One category of “bottom-up” approaches is sound-based interventions, in which clients use headphones to listen to music which has been modulated [3]. The modulation of music aims to reduce auditory processing challenges and improve concentration [4]. One sound-based intervention currently used by occupational therapists in Australia is the Safe and Sound Protocol (SSP) [5]. Designed as an exercise model for the middle ear muscles, SSP uses the changing frequency band of human prosody to reduce auditory sensitivities and constant sympathetic hyperarousal [6, 7].

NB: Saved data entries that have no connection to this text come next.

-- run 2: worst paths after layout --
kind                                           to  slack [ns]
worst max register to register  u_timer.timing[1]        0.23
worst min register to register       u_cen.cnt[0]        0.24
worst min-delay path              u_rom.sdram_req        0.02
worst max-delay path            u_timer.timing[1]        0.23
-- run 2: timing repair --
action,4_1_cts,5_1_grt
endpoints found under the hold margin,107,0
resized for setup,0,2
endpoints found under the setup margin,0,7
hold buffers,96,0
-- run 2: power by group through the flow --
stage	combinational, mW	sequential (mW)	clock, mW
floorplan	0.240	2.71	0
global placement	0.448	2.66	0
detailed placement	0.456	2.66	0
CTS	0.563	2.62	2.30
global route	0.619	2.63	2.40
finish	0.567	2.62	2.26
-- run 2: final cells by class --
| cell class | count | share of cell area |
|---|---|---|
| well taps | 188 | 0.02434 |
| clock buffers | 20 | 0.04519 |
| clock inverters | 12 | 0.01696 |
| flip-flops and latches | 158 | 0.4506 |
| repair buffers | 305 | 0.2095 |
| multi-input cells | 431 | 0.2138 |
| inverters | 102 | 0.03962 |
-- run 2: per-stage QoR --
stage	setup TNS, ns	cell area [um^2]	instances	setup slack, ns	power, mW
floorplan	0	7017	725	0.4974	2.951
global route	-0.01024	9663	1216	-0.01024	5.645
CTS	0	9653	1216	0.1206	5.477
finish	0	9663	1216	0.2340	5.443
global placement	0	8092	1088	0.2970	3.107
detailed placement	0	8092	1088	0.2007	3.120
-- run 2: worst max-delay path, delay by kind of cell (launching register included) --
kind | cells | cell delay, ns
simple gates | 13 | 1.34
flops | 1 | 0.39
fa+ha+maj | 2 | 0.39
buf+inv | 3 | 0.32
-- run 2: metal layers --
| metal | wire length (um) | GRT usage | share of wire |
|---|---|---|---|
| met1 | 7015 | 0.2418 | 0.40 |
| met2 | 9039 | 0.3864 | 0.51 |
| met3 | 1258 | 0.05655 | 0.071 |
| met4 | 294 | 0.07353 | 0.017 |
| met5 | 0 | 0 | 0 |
### src/hdl/config_pkg.sv
// package with the data memory size, byte address width and data width
package config_pkg;

  // the effective address wraps modulo this memory size in bytes
  localparam int unsigned mem_size = 4096;

  // byte address width into the data memory
  localparam int unsigned mem_addr_width = $clog2(mem_size);

  // width of register values, base and load/store data
  localparam int unsigned xlen = 32;

endpackage

### src/hdl/mem_pkg.sv
// package with width and fault enums, load/store opcodes, funct3 codes and the instruction union
package mem_pkg;

  // size of a single memory access
  typedef enum logic [1:0] {
    byte_access     = 2'd0,
    halfword_access = 2'd1,
    word_access     = 2'd2
  } mem_width_t;

  // reason for the fault that is held in the response stage
  typedef enum logic [1:0] {
    fault_none             = 2'd0,
    fault_load_misaligned  = 2'd1,
    fault_store_misaligned = 2'd2,
    fault_illegal          = 2'd3
  } fault_cause_t;

  localparam logic [6:0] opcode_load  = 7'b0000011;
  localparam logic [6:0] opcode_store = 7'b0100011;

  // the signed funct3 codes are shared by loads and stores
  localparam logic [2:0] funct3_b  = 3'b000;
  localparam logic [2:0] funct3_h  = 3'b001;
  localparam logic [2:0] funct3_w  = 3'b010;
  localparam logic [2:0] funct3_bu = 3'b100;
  localparam logic [2:0] funct3_hu = 3'b101;

  // one instruction word that is read as I-type for loads and as S-type for stores
  typedef union packed {
    struct packed {
      logic [11:0] imm;
      logic [4:0]  rs1;
      logic [2:0]  funct3;
      logic [4:0]  rd;
      logic [6:0]  opcode;
    } i_form;
    struct packed {
      logic [6:0]  imm_hi;
      logic [4:0]  rs2;
      logic [4:0]  rs1;
      logic [2:0]  funct3;
      logic [4:0]  imm_lo;
      logic [6:0]  opcode;
    } s_form;
  } ls_instr_t;

endpackage

### src/hdl/lsu_request.sv
// module for load/store decode, immediate select and effective address generation
`timescale 1ns/100ps

module lsu_request (
  input  logic                        instr_valid,
  input  mem_pkg::ls_instr_t          instr,
  input  logic [config_pkg::xlen-1:0] base,
  output logic                        write_enable,
  output mem_pkg::mem_width_t         width,
  output logic                        sign_extend,
  output logic [config_pkg::xlen-1:0] eff_addr,
  output logic                        is_load,
  output logic                        is_store,
  output logic                        illegal
);

  logic        load_op;
  logic        store_op;
  logic        load_f3_ok;
  logic        store_f3_ok;
  logic [11:0] imm;

  // opcode and funct3 sit at the same bits in both layouts
  assign load_op  = (instr.i_form.opcode == mem_pkg::opcode_load);
  assign store_op = (instr.s_form.opcode == mem_pkg::opcode_store);

  always_comb begin
    width       = mem_pkg::byte_access;
    sign_extend = 1'b0;
    load_f3_ok  = 1'b1;
    case (instr.i_form.funct3)
      mem_pkg::funct3_b: begin
        width       = mem_pkg::byte_access;
        sign_extend = 1'b1;
      end
      mem_pkg::funct3_h: begin
        width       = mem_pkg::halfword_access;
        sign_extend = 1'b1;
      end
      mem_pkg::funct3_w: begin
        width       = mem_pkg::word_access;
        sign_extend = 1'b1;
      end
      mem_pkg::funct3_bu: width = mem_pkg::byte_access;
      mem_pkg::funct3_hu: width = mem_pkg::halfword_access;
      default: load_f3_ok = 1'b0;
    endcase
  end

  // bit 2 set is an unsigned load code that stores do not have
  assign store_f3_ok = load_f3_ok && !instr.s_form.funct3[2];

  // S-type splits the immediate around rs2 and rs1
  assign imm = load_op ? instr.i_form.imm : {instr.s_form.imm_hi, instr.s_form.imm_lo};

  assign eff_addr = base + {{(config_pkg::xlen - 12){imm[11]}}, imm};

  assign is_load  = instr_valid && load_op && load_f3_ok;
  assign is_store = instr_valid && store_op && store_f3_ok;

  // anything valid that is neither a legal load nor a legal store
  assign illegal = instr_valid && !is_load && !is_store;

  assign write_enable = is_store; // illegal words never reach the memory

endmodule

### config.mk
export PLATFORM = sky130hd
export DESIGN_NAME = lsu_request
export DESIGN_NICKNAME = d
export VERILOG_FILES = /design/src/hdl/config_pkg.sv /design/src/hdl/mem_pkg.sv /design/src/hdl/lsu_request.sv
export SDC_FILE = /design/constraint.sdc
export NUM_CORES = 1
export LEC_CHECK = 0
export ABC_CLOCK_PERIOD_IN_PS = 9000
export BUFFER_PORTS_ARGS = -buffer_cell sky130_fd_sc_hd__buf_2
export CAP_MARGIN = 10
export CORE_AREA = 2 2 64 66
export DETAILED_ROUTE_END_ITERATION = 6
export DIE_AREA = 0 0 66 68
export PLACE_DENSITY = 0.94
export SYNTH_ARGS = -nofsm -noshare
export SYNTH_HDL_FRONTEND = slang
export SYNTH_SLANG_ARGS = --single-unit
### constraint.sdc
create_clock -name vclk -period 9
set_input_delay 1.8 -clock vclk [all_inputs]
set_output_delay 1.8 -clock vclk [all_outputs]
set_load 0.03 [all_outputs]
# Word level (Yosys, flattened, before mapping)
# Cells that the tools add are included.
# word_totals
register_bits,0
out_inout_bits,39
word_cells,25
# classes
add_sub_neg,1
eq_ne,6
mux,4
reduce_logical,14
# op_table
operator,count
adder 32 bit,1
equality test 7 x 2 -> 1 bit (second input constant),1
equality test 7 x 6 -> 1 bit (second input constant),1
logical AND 1 bit,7
equality test 3 bit (second input constant),2
two-way mux 5 bit,1
OR reduction 5 bit,1
case mux 2 bit (2 select lines),1
equality test 3 x 1 -> 1 bit (second input constant),1
equality test 3 x 2 -> 1 bit (second input constant),1
logical NOT 1 bit,3
logical NOT 3 bit,1
OR reduction 3 bit,1
two-way mux 1 bit,2
OR reduction 2 bit,1

# Longest topological paths before layout
# logic_depth
word_depth,7
depth_mapped,15
ltp_nobuf,14

# Least setup slack after synthesis
# No wires, ideal clock.
# synth_timing
path_kind,input to output
start,input instr[3] in the netlist's numbering
end,output eff_addr[28] in the netlist's numbering
arrival_time_ps,5129
slack_ps,2071
stages,15
path_cell_list,nor4_1 and3_1 nor2b_1 clkbuf_1 mux2_2 ha_1 inv_1 fa_1 nor2b_1 o21ai_0 a211oi_2 o311ai_2 a21oi_1 nor3_2 o311ai_1
# synth_between
elab_chain_len,3
# synth_rtl
element,line,rtl
start: declaration,lsu_request.sv:6,"input mem_pkg::ls_instr_t instr,"
equality test 7 x 2 -> 1 bit,lsu_request.sv:24,assign load_op = (instr.i_form.opcode == mem_pkg::opcode_load);
two-way mux 5 bit,lsu_request.sv:54,"assign imm = load_op ? instr.i_form.imm : {instr.s_form.imm_hi, instr.s_form.imm_lo};"
adder 32 bit,lsu_request.sv:56,"assign eff_addr = base + {{(config_pkg::xlen - 12){imm[11]}}, imm};"
end: declaration,lsu_request.sv:11,"output logic [config_pkg::xlen-1:0] eff_addr,"
# No other way between the ends.

# Final worst setup path
# Ends and elaborated chain as after synthesis.

==> results.json <==
{
  "cts-resized-gates": 0,
  "drv_cap": 0,
  "synth_xor_xnor_area_share_pct": 12.8,
  "placed_area_um2": 2420,
  "synth_fa_ha_area_share_pct": 21.2,
  "final_cell_area_um2": 2420,
  "synth_top_family_by_area": "compound AO/OA/AOI/OAI gates",
  "min-delay-path-class": "in -> out",
  "worstSetupPathType": "in -> out",
  "vias": 2295,
  "synth_compound_gate_area_share_pct": 33.2,
  "power_mw": 0.248,
  "synth_mux_area_share_pct": 3.52,
  "tightestPinTransition_ns": 0.473,
  "maxSlewViolCount": 0,
  "cp_data_arrival_time_ns": 5.36,
  "wl_per_cell_um": 13.0,
  "grtUsageTotal_pct": 22.2,
  "drt_iter0_markers": 132,
  "crit_slowest_cell": "nor2b_1",
  "hold_viol_final": 0,
  "grt_pass1_wl_mm": 8.38,
  "top_usage_layer": "met2",
  "n_antenna_cell": 0,
  "finalWirelength_mm": 5.17,
  "synth_cell_types": 48,
  "worst_setup_path_start_kind": "primary input",
  "post-place-ws_ns": 1.93,
  "grt_max_degree": 22,
  "synth_area_um2": 1920,
  "power_frac_seq_pct": 0,
  "area_growth_syn_to_layout_pct": 25.9,
  "die-area_um2": 4490,
  "dpl.hpwl_mm": 4.38,
  "port-buffer-count": 99,
  "rsz0062_at_grt": "no",
  "gp_routability_congestion": 0.847,
  "outcome": "complete, no violations",
  "fp.dieW_um": 66,
  "yosys.area_share.simple_pct": 25.0,
  "cp_top_family": "compound AO/OA/AOI/OAI gates",
  "via_per_inst": 5.77,
  "syn_inst": 264,
  "dp_cells": 398,
  "layout-drive-gt1-share_pct": 32.8,
  "fin_ws_ns": 1.84,
  "fin_cells": 398,
  "die_height_um": 68,
  "fp-row-count": 23,
  "fin_hold_ws_ns": 3.91,
  "path_buf_inv": 3,
  "nets": 447,
  "use_met3_pct": 0.493,
  "worstPathCellList": "buf_2 -> nor4_1 -> and3_1 -> nor2b_1 -> mux2_2 -> ha_1 -> inv_1 -> fa_1 -> nor2b_1 -> o21ai_0 -> a211oi_2 -> o311ai_2 -> a21oi_1 -> nor3_2 -> o311ai_1 -> buf_2",
  "pwr-share-clk_pct": 0,
  "ios": 104,
  "first_pass_iters": 4,
  "fin_util_pct": 62.7,
  "worstPathMaxFanout": 6,
  "nClkBuffers": 0,
  "final_antenna_net_count": 0,
  "p_comb_share_pct": 100.0,
  "setup.worst_path.end_class": "output port",
  "power.internal_mw": 0.0899,
  "power_leakage_nw": 1.30,
  "met1_usage_pct": 27.5,
  "holdBufCountCts": 0,
  "required_ns": 7.20,
  "drcViolationCount": 0,
  "ir_drop_mv": 0.0594,
  "p_sw_share_pct": 63.8,
  "syn_area_per_cell_um2": 7.27,
  "p_per_area_nw_per_um2": 103,
  "synthesis.nets": 361,
  "core-area_um2": 3860,
  "relSlewSlack_pct": 68.5,
  "switchingPower_mw": 0.159,
  "finalCriticalPeriod_ns": 7.16,
  "synth_seq_area_share_pct": 0,
  "max_stage_delay_ns": 0.40,
  "setup_viol_count_final": 0,
  "ys_warn_count": 0,
  "grt.overflow.total": 0,
  "post-cts-setup-buffers": 0,
  "initial_utilization_pct": 49.8,
  "grt_pass1_vias": 2125,
  "min_period_over_period_pct": 79.5,
  "ff_latch_area_um2": 0,
  "fmax_ghz": 0.140,
  "grt_use_met2_pct": 43.7,
  "antenna_found_initial": 0,
  "seq_cells": 0,
  "fin_setup_tns_ns": 0
}
cells in the mapped netlist, drive strengths merged, types with 2 or more instances:
library cell  count  share of area, %
nand2b            4               1.3
clkbuf           14               2.7
xor2             11               5.0
a211oi            6               2.6
a31oi             4               1.3
mux2              6               3.5
o311ai            2               1.3
a31o              3               1.4
o21bai            3               1.2
a21o             19               7.4
nand2            15               2.9
and4              5               2.3
o21ai            14               3.6
a21oi            25               6.5
a211o             2              0.91
inv               6               1.2
nor3b             4               1.6
nor2             13               2.7
nand3b            2              0.78
xnor2            17               7.8
nand4             7               2.3
and3             12               3.9
nand3             7               1.8
and2              2              0.65
o21a              3               1.2
nor2b             6               2.0
ha               31                20
a221oi            4               2.1
nor3              5               2.1
cell usage in the layout, fill, tap and decap left out, types with 2 or more instances in the layout:
cell	instances
buf_2	99
ha_1	31
a21oi_1	25
a21o_1	19
xnor2_1	17
nand2_1	15
and3_1	12
nor2_1	12
xor2_1	11
o21ai_0	11
nand3_1	7
nand4_1	7
inv_1	6
nor2b_1	6
mux2_2	6
a211oi_1	5
and4_1	5
nor3b_1	4
a31oi_1	4
nand2b_1	4
nor3_1	3
o21ai_1	3
o21bai_1	3
a221oi_1	3
o21a_1	3
a31o_2	3
and2_1	2
nand3b_1	2
a211o_1	2
final cells by class:
class | instances | area (um^2)
well taps | 50 | 62.6
multi-input cells | 243 | 1840
fillers | 372 | 1440
repair buffers | 99 | 495
inverters | 6 | 22.5
path summary, 6_finish.rpt:
kind | start | endpoint | cells past startpoint
worst min-delay path | instr[14] | sign_extend | 3
worst max-delay path | instr[3] | eff_addr[28] | 16
cell families (layout without fill, tap and decap cells):
family | count (synthesis) | count (layout)
multiplexers | 6 | 6
buffers and inverters | 21 | 105
XOR/XNOR | 28 | 28
adder cells (fa/ha/maj) | 32 | 32
AND/OR/NAND/NOR | 84 | 84
AO/OA/AOI/OAI | 93 | 93
routing by layer:
metal | routed length, um | up-vias | part of all wire, %
li1 | - | 1177 | -
met1 | 2290 | 1039 | 44
met2 | 2560 | 75 | 50
met3 | 294 | 4 | 5.7
met4 | 26 | 0 | 0.50
met5 | 0 | - | 0
power by group through the flow:
stage          logic [mW]  registers [mW]  clock network, mW
2_1_floorplan       0.182               0                  0
3_3_place_gp        0.242               0                  0
3_5_place_dp        0.247               0                  0
4_1_cts             0.248               0                  0
5_1_grt             0.268               0                  0
6_report            0.248               0                  0
Power figures use the tool's default switching activity.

SSP is informed by polyvagal theory, which is a hierarchical model that describes the functions of an autonomic nervous system (ANS) and emphasises the importance of felt safety (neuroception) [8]. The theory describes the evolutionary development of three dynamic circuits of the ANS that support different adaptive behavioural strategies in order to regulate the internal state: social communication (e.g., facial expressions, listening, and vocalisations), mobilisation, and immobilisation [9]. According to the theory, “neuroception” describes the neural process that enables people to distinguish safe from dangerous contexts and therefore permit engagement in social behaviours in safe contexts and nonengagement in dangerous ones. In the social communication circuit, during the neuroception process, the viscera (including the heart) are regulated via the myelinated vagus nerve. Therefore, when a context is perceived as safe, vagal influence is increased, heart rate is calmed due to sympathetic influences to the heart being inhibited, and the individual can engage in safe social interactions, including therapeutic interventions. In some clinical conditions, this neural process is disrupted, the heart is influenced by vagal withdrawal, and “safe” environments are perceived as dangerous. As a result, the person is agitated, and the social engagement system is interrupted. In this context, the person's physiological state will not be in an optimal condition for full social, psychological, or behavioural experiences, including learning [8, 9].

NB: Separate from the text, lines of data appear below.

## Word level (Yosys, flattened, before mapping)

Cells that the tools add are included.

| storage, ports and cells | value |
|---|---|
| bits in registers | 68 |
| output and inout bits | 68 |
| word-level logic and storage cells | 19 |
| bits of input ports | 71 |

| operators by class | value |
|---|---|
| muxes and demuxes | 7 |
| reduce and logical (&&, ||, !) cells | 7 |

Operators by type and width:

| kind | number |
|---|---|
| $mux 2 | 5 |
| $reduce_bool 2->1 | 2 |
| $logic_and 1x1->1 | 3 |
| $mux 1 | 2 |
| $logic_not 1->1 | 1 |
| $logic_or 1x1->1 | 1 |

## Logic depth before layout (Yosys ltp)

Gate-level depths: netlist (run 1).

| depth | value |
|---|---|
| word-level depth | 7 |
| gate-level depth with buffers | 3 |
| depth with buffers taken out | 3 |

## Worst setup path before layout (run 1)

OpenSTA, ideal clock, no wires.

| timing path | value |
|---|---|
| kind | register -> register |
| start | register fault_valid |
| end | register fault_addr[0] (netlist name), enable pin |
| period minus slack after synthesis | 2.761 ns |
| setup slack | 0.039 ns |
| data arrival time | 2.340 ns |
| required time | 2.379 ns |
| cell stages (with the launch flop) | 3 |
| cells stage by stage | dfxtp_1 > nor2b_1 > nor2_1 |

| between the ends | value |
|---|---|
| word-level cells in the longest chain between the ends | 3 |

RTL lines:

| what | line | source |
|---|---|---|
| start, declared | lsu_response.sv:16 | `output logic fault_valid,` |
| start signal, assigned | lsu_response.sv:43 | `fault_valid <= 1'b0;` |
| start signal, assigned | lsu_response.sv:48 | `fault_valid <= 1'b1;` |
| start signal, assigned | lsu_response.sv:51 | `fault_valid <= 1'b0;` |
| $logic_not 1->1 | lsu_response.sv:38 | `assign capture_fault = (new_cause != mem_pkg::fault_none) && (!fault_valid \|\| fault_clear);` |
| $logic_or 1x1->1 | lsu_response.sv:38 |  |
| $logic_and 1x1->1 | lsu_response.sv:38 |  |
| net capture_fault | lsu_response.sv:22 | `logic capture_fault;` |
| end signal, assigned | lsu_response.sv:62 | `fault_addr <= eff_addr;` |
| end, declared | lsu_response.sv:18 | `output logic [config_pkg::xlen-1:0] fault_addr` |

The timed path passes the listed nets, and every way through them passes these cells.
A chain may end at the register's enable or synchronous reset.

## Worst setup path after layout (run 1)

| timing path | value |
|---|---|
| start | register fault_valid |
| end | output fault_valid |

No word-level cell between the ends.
**config.mk**
```make
export PLATFORM = sky130hd
export DESIGN_NAME = rhTop
export DESIGN_NICKNAME = d
export VERILOG_FILES = /design/src/common/rhDmaPkg.sv /design/src/common/rhRegPkg.sv /design/src/design/rhDmaCtrl.sv /design/src/design/rhTop.sv /design/src/rhRegs/rhBusAddr.sv /design/src/rhRegs/rhRegDecode.sv /design/src/rhRegs/rhWordCount.sv
export VERILOG_INCLUDE_DIRS = /design/src /design/src/common
export SDC_FILE = /design/constraint.sdc
export NUM_CORES = 1
export LEC_CHECK = 0
export BUFFER_PORTS_ARGS = -buffer_cell sky130_fd_sc_hd__buf_2
export CELL_PAD_IN_SITES_DETAIL_PLACEMENT = 1
export CELL_PAD_IN_SITES_GLOBAL_PLACEMENT = 2
export CORE_ASPECT_RATIO = 1.5
export CORE_UTILIZATION = 30
export DETAILED_ROUTE_END_ITERATION = 16
export GPL_TIMING_DRIVEN = 1
export MAX_ROUTING_LAYER = met4
export PLACE_DENSITY_LB_ADDON = 0.1
export SKIP_LAST_GASP = 1
export SLEW_MARGIN = 10
export SYNTH_ARGS = -nofsm -noshare
export SYNTH_HDL_FRONTEND = slang
export SYNTH_SLANG_ARGS = --single-unit
```
**constraint.sdc**
```tcl
create_clock -name clk -period 2.6 [get_ports clk]
set_clock_uncertainty 0.2 [all_clocks]
set_input_delay 0.26 -clock clk [delete_from_list [all_inputs] [get_ports clk]]
set_output_delay 0.26 -clock clk [all_outputs]
set_load 0.03 [all_outputs]
```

According to polyvagal theory, there is an evolutionary connection between heart function and the muscles of the face (including the muscles of listening, facial expression, and vocalisation). It follows that, in a therapeutic situation, addressing underlying performance component deficits such as middle ear dysfunction and auditory hypersensitivities with “bottom-up” sound-based therapies, for instance, may add another facet to aid treatment success when using “top-down” approaches. Measuring physiological outcomes associated with heart function could provide an indicator of the underlying physiological state and a basis on which to detect change in emotional, functional, and behavioural outcomes following an intervention [9].
An earlier version of this type of therapy was called the Listening Project Protocol (LPP) or the Integrated Listening System (iLS) [10]. There are also other sound-based interventions that have been used in clinical practice and explored in the literature, including auditory integration training (AIT) [11], the Tomatis Method [12], The Listening Program (TLP) [13], and therapeutic listening [14].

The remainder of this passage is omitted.